Trivia
HardLeafcutter Ants Don’t Eat Leaves, But Use The Leaves To?
Answer: Grow Fungus
A fixture in nature documentaries and school science books because of their curious and industrious leaf harvesting efforts, leaf cutter ants—despite what you might have assumed—don’t actually eat the leaves.
The leaves are, instead, food for the ants’ elaborate underground fungus farms. Leaf cutter ants have a symbiotic relationship with strains of fungi in the Lepiotaceae family and have, for tens of millions of years, carefully tended underground gardens of fungus.

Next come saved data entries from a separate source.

===== src/sv/pcache_ram.sv =====
// ----------------------------------------------------------------------------
// pcache_ram
// Generic single-port-write, single-port-read RAM with registered read.
// ----------------------------------------------------------------------------
module pcache_ram #(
  parameter int unsigned WIDTH = 32,
  parameter int unsigned DEPTH = 16
) (
  input  logic                                     clk,
  input  logic                                     we,
  input  logic [(DEPTH > 1 ? $clog2(DEPTH) : 1)-1:0] waddr,
  input  logic [WIDTH-1:0]                         wdata,
  input  logic [(DEPTH > 1 ? $clog2(DEPTH) : 1)-1:0] raddr,
  output logic [WIDTH-1:0]                         rdata
);

  logic [WIDTH-1:0] mem [DEPTH];

  always_ff @(posedge clk) begin
    if (we) begin
      mem[waddr] <= wdata;
    end
    rdata <= mem[raddr];
  end

endmodule


===== config.mk =====
export PLATFORM = sky130hd
export DESIGN_NAME = pcache_ram
export DESIGN_NICKNAME = d
export VERILOG_FILES = /design/src/sv/pcache_ram.sv
export SDC_FILE = /design/constraint.sdc
export NUM_CORES = 1
export LEC_CHECK = 0
export BUFFER_PORTS_ARGS = -buffer_cell sky130_fd_sc_hd__clkbuf_2
export CAP_MARGIN = 5
export CORE_ASPECT_RATIO = 0.7
export CORE_UTILIZATION = 55
export DETAILED_ROUTE_END_ITERATION = 6
export PLACE_DENSITY = 0.75
export SLEW_MARGIN = 15
export SYNTH_ARGS = -nofsm -noshare
export SYNTH_HDL_FRONTEND = slang
export SYNTH_SLANG_ARGS = --single-unit

===== constraint.sdc =====
create_clock -name clk -period 3.92 [get_ports clk]
set_clock_uncertainty 0.05 [all_clocks]
set_input_delay 0.588 -clock clk [delete_from_list [all_inputs] [get_ports clk]]
set_output_delay 0.588 -clock clk [all_outputs]
set_load 0.05 [all_outputs]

The ants feed the fungus leaf clippings and, in return, the fungus flourishes and provides nutrients for the ant larvae in the colony.
The relationship between leaf cutter ants and their fungus is sophisticated, with the ants being able to detect tiny traces of chemical compounds secreted by the fungal colonies, which the ants use to adjust growing conditions and to tend to the fungus just like a farmer analyzing soil.
Fungus is so critical to leaf cutter ants that when a new queen sets out to form a new colony, she takes a starter fungus with her in a specialized pocket within her mouth to seed her new colony. In the photograph here, you can see a mature queen with her workers, seated upon a mountain of the fungus that sustains the colony.